See, preparing him to be responsible and independent.
None of the things we've been doing since he's been here have anything
to do with money. I don't get your point. It's about teaching one's
children - to prepare them for life. You know - a parent's
responsibility? But you were never good with responsibilities or with
putting others before yourself, were you?
Why do you want your children to remain incapable of doing anything on
their own so they have to depend on you? That's terrible parenting.
But then, you're a single mother - that's what all single mothers do.
Single mothers don't want to raise children - they just want to have
babies.
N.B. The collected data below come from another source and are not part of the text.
$ cat src/rtl/rr_picker.sv
// Combinational round-robin picker.
// The search begins at the index just above start and wraps modulo N. This
// means start itself is the last index considered. Requesters whose excl bit
// is set are never chosen.
module rr_picker
  import display_arb_pkg::*;
#(
  parameter int N  = NREQ,
  parameter int PW = (N > 1) ? $clog2(N) : 1
) (
  input  logic [N-1:0]  req,
  input  logic [PW-1:0] start,
  input  logic [N-1:0]  excl,
  output logic [N-1:0]  win,
  output logic          vld
);

  logic [PW-1:0] idx;

  // Walk the requesters upward from start+1 and take the first eligible one.
  always_comb begin
    win = '0;
    vld = 1'b0;
    idx = '0;
    for (int k = 1; k <= N; k++) begin
      idx = PW'((int'(start) + k) % N);
      if (!vld && req[idx] && !excl[idx]) begin
        win[idx] = 1'b1;
        vld      = 1'b1;
      end
    end
  end

endmodule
I know because I grew up around many of them.
On 06/15/2015 08:57 AM, Desiree Capuano wrote:
> I understand that you feel the need to document every milestone of
> parental responsibility to prove you do anything beyond supplying a 14
> with way too much free money. Do you want a "good boy"? Well...good
> boy Richard. I'm so glad that you taught your son some things. Way
> to go.
> On Saturday, June 13, 2015, Patrick > wrote:
> What? No comeback? Could it be that you've finally accepted that
> you really are a terrible parent and an overall bad person?
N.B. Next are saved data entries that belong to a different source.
===== src/rtl/mem_access_ctrl.sv =====
// Memory access controller: single-instruction LDR/STR req/ack sequencer with
// wait-state timeout. Optional macro ADDR_RANGE_CHECK_EN rejects out-of-range addresses.
module mem_access_ctrl
    import mem_ctrl_pkg::*;
#(
    parameter int DATA_W  = 32,
    parameter int ADDR_W  = 16,
    parameter int PC_W    = 8,
    parameter int TIMEOUT = 15
) (
    input  logic              clk,
    input  logic              rst_n,
    input  logic              start,
    input  logic [3:0]        op_code,
    input  logic [PC_W-1:0]   pc,
    input  logic [DATA_W-1:0] src1,
    input  logic [DATA_W-1:0] src2,
    input  logic [DATA_W-1:0] alu_result,
    output logic              busy,
    output logic              done,
    output logic              reg_write,
    output logic [DATA_W-1:0] wb_data,
    output logic              err,
    output state_t            dbg_state,
    mem_access_ctrl_if.master mem_if
);
    state_t            state_q, state_d;
    logic [3:0]        op_q, op_d;
    logic              busy_q, busy_d, done_q, done_d, rw_q, rw_d, err_q, err_d;
    logic              req_q, req_d, we_q, we_d;
    logic [ADDR_W-1:0] addr_q, addr_d;
    logic [DATA_W-1:0] wb_q, wb_d, wdata_q, wdata_d;
    logic              timer_expired;
    logic              addr_oob;

`ifdef ADDR_RANGE_CHECK_EN
    assign addr_oob = |(src1 >> ADDR_W);
`else
    logic src1_hi_unused;
    assign src1_hi_unused = |(src1 >> ADDR_W);
    assign addr_oob = 1'b0;
`endif

    mem_ctrl_wait_timer #(.TIMEOUT(TIMEOUT)) u_wait_timer (
        .clk     (clk),
        .rst_n   (rst_n),
        .clr     (state_q != ST_REQ),
        .en      ((state_q == ST_REQ) && !mem_if.mem_ack),
        .expired (timer_expired)
    );

    always_ff @(posedge clk or negedge rst_n) begin
        if (!rst_n) begin
            state_q <= ST_IDLE;
            op_q    <= OP_NOP;
            busy_q  <= 1'b0;
            done_q  <= 1'b0;
            rw_q    <= 1'b0;
            err_q   <= 1'b0;
            req_q   <= 1'b0;
            we_q    <= 1'b0;
            addr_q  <= '0;
            wb_q    <= '0;
            wdata_q <= '0;
        end else begin
            state_q <= state_d;
            op_q    <= op_d;
            busy_q  <= busy_d;
            done_q  <= done_d;
            rw_q    <= rw_d;
            err_q   <= err_d;
            req_q   <= req_d;
            we_q    <= we_d;
            addr_q  <= addr_d;
            wb_q    <= wb_d;
            wdata_q <= wdata_d;
        end
    end

    always_comb begin
        state_d = state_q;
        case (state_q)
            ST_IDLE: begin
                if (start) begin
                    state_d = (is_mem_op(op_code) && !addr_oob) ? ST_REQ : ST_DONE;
                end
            end
            ST_REQ: begin
                if (mem_if.mem_ack || timer_expired) begin
                    state_d = ST_DONE;
                end
            end
            ST_DONE: state_d = ST_IDLE;
            default: state_d = ST_IDLE;
        endcase
    end

    always_comb begin
        op_d    = op_q;
        busy_d  = (state_d != ST_IDLE);
        done_d  = 1'b0;
        rw_d    = 1'b0;
        err_d   = 1'b0;
        req_d   = 1'b0;
        we_d    = we_q;
        addr_d  = ADDR_W'(pc);
        wb_d    = wb_q;
        wdata_d = wdata_q;
        case (state_q)
            ST_IDLE: begin
                if (start) begin
                    op_d = op_code;
                    if (is_mem_op(op_code)) begin
                        if (addr_oob) begin
                            done_d = 1'b1;
                            err_d  = 1'b1;
                        end else begin
                            req_d  = 1'b1;
                            we_d   = (op_code == OP_STR);
                            addr_d = src1[ADDR_W-1:0];
                            if (op_code == OP_STR) begin
                                wdata_d = src2;
                            end
                        end
                    end else begin
                        done_d = 1'b1;
                        rw_d   = rw_decode(op_code);
                        wb_d   = alu_result;
                    end
                end
            end
            ST_REQ: begin
                // An ack in the expiry cycle still completes normally.
                if (mem_if.mem_ack) begin
                    done_d = 1'b1;
                    rw_d   = rw_decode(op_q);
                    if (!we_q) begin
                        wb_d = mem_if.mem_rdata;
                    end
                end else if (timer_expired) begin
                    done_d = 1'b1;
                    err_d  = 1'b1;
                end else begin
                    req_d  = 1'b1;
                    addr_d = addr_q;
                end
            end
            default: ;
        endcase
    end

    assign busy             = busy_q;
    assign done             = done_q;
    assign reg_write        = rw_q;
    assign err              = err_q;
    assign wb_data          = wb_q;
    assign dbg_state        = state_q;
    assign mem_if.mem_req   = req_q;
    assign mem_if.mem_we    = we_q;
    assign mem_if.mem_addr  = addr_q;
    assign mem_if.mem_wdata = wdata_q;
endmodule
> On 06/13/2015 09:46 AM, Patrick wrote:
> Hello, Desiree.
> So, G*****'s been here about 2 weeks now. And in that time:
> - I've been teaching him to cook simple meals on his own -
> fried noodels with fresh vegetables, scrambled eggs, pancakes,
> - he can ride his bicycle on his own;
> - we got him a violin and he's been learning/practicing that.
> I've put videos of him doing each of those things on his
> Facebook page.
> I don't understand how it is that he's been with you 2 and a
> half years and you've not taught him anything...yet you still
> try to convince yourself that you're a good parent. How can
> you be a good parent when you put spending time with, and
> making major life decisions based on being close to your
> boyfriend of the moment, before raising your children?